• Work item:
Reproduce the records below exactly, but only between the lines holding "By module, submodules not included" and "end: declaration: RTL line sdfreq_quot.sv:19", inclusive.

_ _ _ _

--- src/hdl/sdfreq_pkg.sv ---
`timescale 1ns / 1ps
// ----------------------------------------------------------------------------
// sdfreq_pkg
// Types and constants shared by the synthesizer divider calculation blocks.
// ----------------------------------------------------------------------------
package sdfreq_pkg;

  localparam int FRAC_BITS = 24;
  localparam int FREQ_W    = 56;                    // clamped frequency width
  localparam int DIV_SHIFT = 11;                    // 480e6 = 234375 * 2^11
  localparam int Y_W       = FREQ_W - DIV_SHIFT;    // scaled numerator width
  localparam int EST_IN_W  = 32;                    // numerator bits into estimate
  localparam int EST_DROP  = Y_W - EST_IN_W;
  localparam int RECIP_W   = 28;
  localparam int PROD_W    = EST_IN_W + RECIP_W;
  localparam int QE_W      = 27;                    // quotient estimate width
  localparam int DV_W      = 28;                    // full divider word width
  localparam int REM_W     = 20;                    // remainder width, holds 3 * DIV_D
  localparam int DIVD_W    = 18;

  // Tuning range and band breakpoints, 40.24 fixed point hertz.
  localparam logic [63:0] FREQ_MIN     = 64'd2000000000 << FRAC_BITS;
  localparam logic [63:0] FREQ_MAX     = 64'd3000000000 << FRAC_BITS;
  localparam logic [63:0] BAND_BREAK_A = 64'd2400000000 << FRAC_BITS;
  localparam logic [63:0] BAND_BREAK_B = 64'd2500000000 << FRAC_BITS;
  localparam logic [63:0] BAND_BREAK_C = 64'd2600000000 << FRAC_BITS;

  // Divider = floor((f + 240e6) / 480e6); 480e6 is the divisor constant.
  localparam logic [FREQ_W-1:0] ROUND_OFS = FREQ_W'(240000000);
  localparam logic [DIVD_W-1:0] DIV_D     = DIVD_W'(234375);
  // floor(2^45 / DIV_D), used on the upper 32 numerator bits.
  localparam logic [RECIP_W-1:0] RECIP_M  = RECIP_W'(150119987);

  localparam logic [1:0] BAND_BELOW_A = 2'd0;
  localparam logic [1:0] BAND_BELOW_B = 2'd1;
  localparam logic [1:0] BAND_BELOW_C = 2'd2;
  localparam logic [1:0] BAND_TOP     = 2'd3;

  typedef struct packed {
    logic [63:0] requested_frequency;
    logic        apply_request;
  } sdfreq_in_t;

  typedef struct packed {
    logic [1:0]        band_index;
    logic [7:0]        divider_integer;
    logic [9:0]        fraction_high;
    logic [9:0]        fraction_low;
    logic              apply_strobe;
    logic [FREQ_W-1:0] achieved_frequency;
  } sdfreq_out_t;

  typedef struct packed {
    logic [Y_W-1:0] y;
    logic [1:0]     band;
    logic           apply;
  } sdfreq_b_t;

  typedef struct packed {
    logic [QE_W-1:0] qe;
    logic [Y_W-1:0]  y;
    logic [1:0]      band;
    logic            apply;
  } sdfreq_c_t;

  typedef struct packed {
    logic [QE_W-1:0]  qe;
    logic [Y_W-1:0]   qd;
    logic [REM_W-1:0] y_lo;
    logic [1:0]       band;
    logic             apply;
  } sdfreq_d_t;

  typedef struct packed {
    logic c;
    logic d;
  } sdfreq_quot_en_t;

endpackage

--- src/hdl/synth_divider_from_frequency_unit.sv ---
`timescale 1ns / 1ps
// ----------------------------------------------------------------------------
// synth_divider_from_frequency_unit
// Fractional-N divider word, band and achieved frequency from a tuning request.
// ----------------------------------------------------------------------------
//
//   Channel  Ports                           Item contents
//   -------  ------------------------------  --------------------------------
//   input    in_valid, in_ready, in_data     requested frequency, apply flag
//   result   out_valid, out_ready, out_data  band, divider, strobe, achieved
//
// Every item passes five registers: the input register, the clamp and band
// stage, the reciprocal estimate multiplier, the back product multiplier and
// the result register. One item is accepted per cycle while the result
// channel is not stalled. Reset clears only the stage valid bits. Each stage
// loads when it is empty or its successor moves, so a stalled result holds
// only the stages behind it and bubbles are still filled.
//
// The divider is floor((f + 240 MHz) / 480 MHz) for the clamped request f.
// The divisor is 234375 * 2^11, so the numerator is shifted right by 11, a
// reciprocal multiply on its upper 32 bits gives a quotient that is low by at
// most two, and the remainder against the back product corrects it. The
// achieved frequency reuses the back product shifted left by 11.
// ----------------------------------------------------------------------------
module synth_divider_from_frequency_unit (
  input  logic                    clk,
  input  logic                    rst_n,
  input  logic                    in_valid,
  output logic                    in_ready,
  input  sdfreq_pkg::sdfreq_in_t  in_data,
  output logic                    out_valid,
  input  logic                    out_ready,
  output sdfreq_pkg::sdfreq_out_t out_data
);
  import sdfreq_pkg::*;

  // Stage valid bits: input register, range stage, estimate, back product, result.
  logic v_a_r, v_b_r, v_c_r, v_d_r, v_o_r;
  logic v_a_nxt, v_b_nxt, v_c_nxt, v_d_nxt, v_o_nxt;
  logic rdy_a, rdy_b, rdy_c, rdy_d, rdy_o;

  sdfreq_in_t      in_r;
  sdfreq_b_t       b_item;
  sdfreq_d_t       d_item;
  sdfreq_quot_en_t quot_en;

  // A stage may take a new item when it is empty or its item moves on.
  always_comb begin
    rdy_o = !v_o_r || out_ready;
    rdy_d = !v_d_r || rdy_o;
    rdy_c = !v_c_r || rdy_d;
    rdy_b = !v_b_r || rdy_c;
    rdy_a = !v_a_r || rdy_b;

    v_a_nxt = rdy_a ? in_valid : v_a_r;
    v_b_nxt = rdy_b ? v_a_r    : v_b_r;
    v_c_nxt = rdy_c ? v_b_r    : v_c_r;
    v_d_nxt = rdy_d ? v_c_r    : v_d_r;
    v_o_nxt = rdy_o ? v_d_r    : v_o_r;

    quot_en.c = rdy_c && v_b_r;
    quot_en.d = rdy_d && v_c_r;
  end

  always_ff @(posedge clk) begin
    if (!rst_n) begin
      v_a_r <= 1'b0;
      v_b_r <= 1'b0;
      v_c_r <= 1'b0;
      v_d_r <= 1'b0;
      v_o_r <= 1'b0;
    end else begin
      v_a_r <= v_a_nxt;
      v_b_r <= v_b_nxt;
      v_c_r <= v_c_nxt;
      v_d_r <= v_d_nxt;
      v_o_r <= v_o_nxt;
    end
  end

  // Input register; the payload needs no reset.
  always_ff @(posedge clk) begin
    if (rdy_a && in_valid) begin
      in_r <= in_data;
    end
  end

  sdfreq_range u_range (
    .clk     (clk),
    .en      (rdy_b && v_a_r),
    .in_item (in_r),
    .b_item  (b_item)
  );

  sdfreq_quot u_quot (
    .clk    (clk),
    .en     (quot_en),
    .b_item (b_item),
    .d_item (d_item)
  );

  sdfreq_fix u_fix (
    .clk      (clk),
    .en       (rdy_o && v_d_r),
    .d_item   (d_item),
    .out_item (out_data)
  );

  assign in_ready  = rdy_a;
  assign out_valid = v_o_r;

endmodule

--- src/hdl/sdfreq_range.sv ---
`timescale 1ns / 1ps
// ----------------------------------------------------------------------------
// sdfreq_range
// Clamps the request, picks the band and forms the scaled numerator.
// ----------------------------------------------------------------------------
module sdfreq_range (
  input  logic                   clk,
  input  logic                   en,
  input  sdfreq_pkg::sdfreq_in_t in_item,
  output sdfreq_pkg::sdfreq_b_t  b_item
);
  import sdfreq_pkg::*;

  logic [63:0]       f_clamp;
  logic [FREQ_W-1:0] f_sum;
  sdfreq_b_t         b_nxt;
  sdfreq_b_t         b_r;

  always_comb begin
    if (in_item.requested_frequency > FREQ_MAX) begin
      f_clamp = FREQ_MAX;
    end else if (in_item.requested_frequency < FREQ_MIN) begin
      f_clamp = FREQ_MIN;
    end else begin
      f_clamp = in_item.requested_frequency;
    end

    if (f_clamp < BAND_BREAK_A) begin
      b_nxt.band = BAND_BELOW_A;
    end else if (f_clamp < BAND_BREAK_B) begin
      b_nxt.band = BAND_BELOW_B;
    end else if (f_clamp < BAND_BREAK_C) begin
      b_nxt.band = BAND_BELOW_C;
    end else begin
      b_nxt.band = BAND_TOP;
    end

    // The clamped value plus the rounding offset stays below 2^56.
    f_sum       = f_clamp[FREQ_W-1:0] + ROUND_OFS;
    b_nxt.y     = f_sum[FREQ_W-1:DIV_SHIFT];
    b_nxt.apply = in_item.apply_request;
  end

  always_ff @(posedge clk) begin
    if (en) begin
      b_r <= b_nxt;
    end
  end

  assign b_item = b_r;

endmodule

--- src/hdl/sdfreq_quot.sv ---
`timescale 1ns / 1ps
// ----------------------------------------------------------------------------
// sdfreq_quot
// Reciprocal quotient estimate and its back product, one multiplier a stage.
// ----------------------------------------------------------------------------
module sdfreq_quot (
  input  logic                        clk,
  input  sdfreq_pkg::sdfreq_quot_en_t en,
  input  sdfreq_pkg::sdfreq_b_t       b_item,
  output sdfreq_pkg::sdfreq_d_t       d_item
);
  import sdfreq_pkg::*;

  logic [PROD_W-1:0] prod;
  logic [Y_W-1:0]    back;
  sdfreq_c_t         c_nxt;
  sdfreq_c_t         c_r;
  sdfreq_d_t         d_nxt;
  sdfreq_d_t         d_r;

  // The estimate undershoots the true quotient by at most two.
  always_comb begin
    prod        = PROD_W'(b_item.y[Y_W-1:EST_DROP]) * PROD_W'(RECIP_M);
    c_nxt.qe    = prod[EST_IN_W +: QE_W];
    c_nxt.y     = b_item.y;
    c_nxt.band  = b_item.band;
    c_nxt.apply = b_item.apply;
  end

  always_comb begin
    back        = Y_W'(c_r.qe) * Y_W'(DIV_D);
    d_nxt.qe    = c_r.qe;
    d_nxt.qd    = back;
    d_nxt.y_lo  = c_r.y[REM_W-1:0];
    d_nxt.band  = c_r.band;
    d_nxt.apply = c_r.apply;
  end

  always_ff @(posedge clk) begin
    if (en.c) begin
      c_r <= c_nxt;
    end
    if (en.d) begin
      d_r <= d_nxt;
    end
  end

  assign d_item = d_r;

endmodule

--- src/hdl/sdfreq_fix.sv ---
`timescale 1ns / 1ps
// ----------------------------------------------------------------------------
// sdfreq_fix
// Corrects the quotient estimate and packs the result item.
// ----------------------------------------------------------------------------
module sdfreq_fix (
  input  logic                    clk,
  input  logic                    en,
  input  sdfreq_pkg::sdfreq_d_t   d_item,
  output sdfreq_pkg::sdfreq_out_t out_item
);
  import sdfreq_pkg::*;

  logic [REM_W-1:0] rem;
  logic [DV_W-1:0]  dv;
  logic [Y_W-1:0]   add_d;
  logic [Y_W-1:0]   dv_d;
  sdfreq_out_t      out_nxt;
  sdfreq_out_t      out_r;

  always_comb begin
    // The remainder is below three divisors, so its low bits are exact.
    rem = d_item.y_lo - d_item.qd[REM_W-1:0];
    if (rem >= (REM_W'(DIV_D) << 1)) begin
      dv    = DV_W'(d_item.qe) + DV_W'(2);
      add_d = Y_W'(DIV_D) << 1;
    end else if (rem >= REM_W'(DIV_D)) begin
      dv    = DV_W'(d_item.qe) + DV_W'(1);
      add_d = Y_W'(DIV_D);
    end else begin
      dv    = DV_W'(d_item.qe);
      add_d = '0;
    end

    // Achieved frequency is dv * 480e6 = (dv * DIV_D) << 11.
    dv_d                       = d_item.qd + add_d;
    out_nxt.band_index         = d_item.band;
    out_nxt.divider_integer    = dv[DV_W-1:20];
    out_nxt.fraction_high      = dv[19:10];
    out_nxt.fraction_low       = dv[9:0];
    out_nxt.apply_strobe       = d_item.apply;
    out_nxt.achieved_frequency = {dv_d, {DIV_SHIFT{1'b0}}};
  end

  always_ff @(posedge clk) begin
    if (en) begin
      out_r <= out_nxt;
    end
  end

  assign out_item = out_r;

endmodule

--- config.mk ---
export PLATFORM = sky130hd
export DESIGN_NAME = synth_divider_from_frequency_unit
export DESIGN_NICKNAME = d
export VERILOG_FILES = /design/src/hdl/sdfreq_pkg.sv /design/src/hdl/synth_divider_from_frequency_unit.sv /design/src/hdl/sdfreq_range.sv /design/src/hdl/sdfreq_quot.sv /design/src/hdl/sdfreq_fix.sv
export SDC_FILE = /design/constraint.sdc
export NUM_CORES = 2
export LEC_CHECK = 0
export BUFFER_PORTS_ARGS = -buffer_cell sky130_fd_sc_hd__buf_2
export CAP_MARGIN = 20
export CORE_ASPECT_RATIO = 1.4
export CORE_MARGIN = 3
export CORE_UTILIZATION = 40
export CTS_CLUSTER_DIAMETER = 120
export DETAILED_ROUTE_END_ITERATION = 10
export GPL_TIMING_DRIVEN = 0
export PLACE_DENSITY_LB_ADDON = 0.25
export SYNTH_ARGS = -nofsm -noshare
export SYNTH_HDL_FRONTEND = slang
export SYNTH_SLANG_ARGS = --single-unit
--- constraint.sdc ---
create_clock -name clk -period 15.5 [get_ports clk]
set_input_delay 4.65 -clock clk [delete_from_list [all_inputs] [get_ports clk]]
set_output_delay 4.65 -clock clk [all_outputs]
set_load 0.1 [all_outputs]
[After elaboration in Yosys (flattened, before gate mapping)]
Cells that the tools add are included.
Word-level totals
  input port bits: 69
  word-level logic and storage cells: 64
  flip-flop bits (word level): 339
  output and inout port bits: 89
Cells by class
  multiply operators: 2
  $add $sub $neg: 5
  reduce and logical (&&, ||, !) cells: 16
  muxes and demuxes: 8
  order comparisons: 7
Operators by type and width (number)
  < comparator 64 x 56 -> 1 bit, second input constant: 3
  2-to-1 mux 64 bit: 2
  greater-than comparator 64 x 56 -> 1 bit, second input constant: 1
  < comparator 64 x 55 -> 1 bit, second input constant: 1
  multiplier 32 x 28 -> 59 bit, second input constant: 1
  adder 56 x 28 -> 56 bit, second input constant: 1
  2-to-1 mux 28 bit: 2
  adder 45 bit: 1
  multiplier 27 x 18 -> 45 bit, second input constant: 1
  2-to-1 mux 45 bit: 1
  adder 27 x 1 -> 28 bit, second input constant: 1
  adder 27 x 2 -> 28 bit, second input constant: 1
  >= comparator 20 x 18 -> 1 bit, second input constant: 1
  >= comparator 20 x 19 -> 1 bit, second input constant: 1
  subtractor 20 bit: 1
  2-to-1 mux 18 bit: 1
  logical AND 1 bit: 5
  zero test 1 bit: 5
  logical OR 1 bit: 5
  2-to-1 mux 1 bit: 2
  OR reduction 2 bit: 1

[Logic depth before layout (Yosys ltp)]
  word-level depth: 7
  mapped depth: 26
  depth with buffers taken out: 26

[Hierarchy]
From an unflattened synthesis, not the netlist that was laid out.
Unflattened totals
  cells, all modules: 3606
  area total of the unflattened synthesis: 38813.5 um^2
By module, submodules not included
  sdfreq_quot: cells an instance 2552, sequential area each 4324.1 um^2, instances 1, area each 27453.8 um^2
  sdfreq_fix: cells an instance 629, sequential area each 2282.2 um^2, instances 1, area each 5954.5 um^2
  sdfreq_range: cells an instance 337, sequential area each 1441.4 um^2, instances 1, area each 3221.8 um^2
  synth_divider_from_frequency_unit: cells an instance 88, sequential area each 2052.0 um^2, instances 1, area each 2183.3 um^2

[Worst setup path before layout]
OpenSTA, ideal clock, no wires.
  kind: input to register
  start point: input port out_ready
  end point: register u_quot.d_r (netlist bit u_quot.d_item[0]) (enable)
  path slack: 3265 ps
  required time: 14810 ps
  library setup time: 690 ps
  buffers on the path: 0
  stages: 2
  arrival: 11545 ps
  cells stage by stage: nor2b_1 a21boi_0
RTL lines
  start: declaration: RTL line synth_divider_from_frequency_unit.sv:32  | input logic out_ready,
  end signal: assignment: RTL line sdfreq_quot.sv:44  | d_r <= d_nxt;
  end: declaration: RTL line sdfreq_quot.sv:19  | sdfreq_d_t d_r;

[Worst setup path in the final report]
  start point: input port out_ready
  end point: output port in_ready
On the way
  word-level cells in the longest chain between the ends: 5
Ends and longest elaborated chain
  logical OR 1 bit: RTL line synth_divider_from_frequency_unit.sv:49  | rdy_o = !v_o_r || out_ready;
  logical OR 1 bit: RTL line synth_divider_from_frequency_unit.sv:50  | rdy_d = !v_d_r || rdy_o;
  logical OR 1 bit: RTL line synth_divider_from_frequency_unit.sv:51  | rdy_c = !v_c_r || rdy_d;
  logical OR 1 bit: RTL line synth_divider_from_frequency_unit.sv:52  | rdy_b = !v_b_r || rdy_c;
  logical OR 1 bit: RTL line synth_divider_from_frequency_unit.sv:53  | rdy_a = !v_a_r || rdy_b;
  end: declaration: RTL line synth_divider_from_frequency_unit.sv:29  | output logic in_ready,
Every way passes these cells.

_ _ _ _

• Your solution:
By module, submodules not included
  sdfreq_quot: cells an instance 2552, sequential area each 4324.1 um^2, instances 1, area each 27453.8 um^2
  sdfreq_fix: cells an instance 629, sequential area each 2282.2 um^2, instances 1, area each 5954.5 um^2
  sdfreq_range: cells an instance 337, sequential area each 1441.4 um^2, instances 1, area each 3221.8 um^2
  synth_divider_from_frequency_unit: cells an instance 88, sequential area each 2052.0 um^2, instances 1, area each 2183.3 um^2

[Worst setup path before layout]
OpenSTA, ideal clock, no wires.
  kind: input to register
  start point: input port out_ready
  end point: register u_quot.d_r (netlist bit u_quot.d_item[0]) (enable)
  path slack: 3265 ps
  required time: 14810 ps
  library setup time: 690 ps
  buffers on the path: 0
  stages: 2
  arrival: 11545 ps
  cells stage by stage: nor2b_1 a21boi_0
RTL lines
  start: declaration: RTL line synth_divider_from_frequency_unit.sv:32  | input logic out_ready,
  end signal: assignment: RTL line sdfreq_quot.sv:44  | d_r <= d_nxt;
  end: declaration: RTL line sdfreq_quot.sv:19  | sdfreq_d_t d_r;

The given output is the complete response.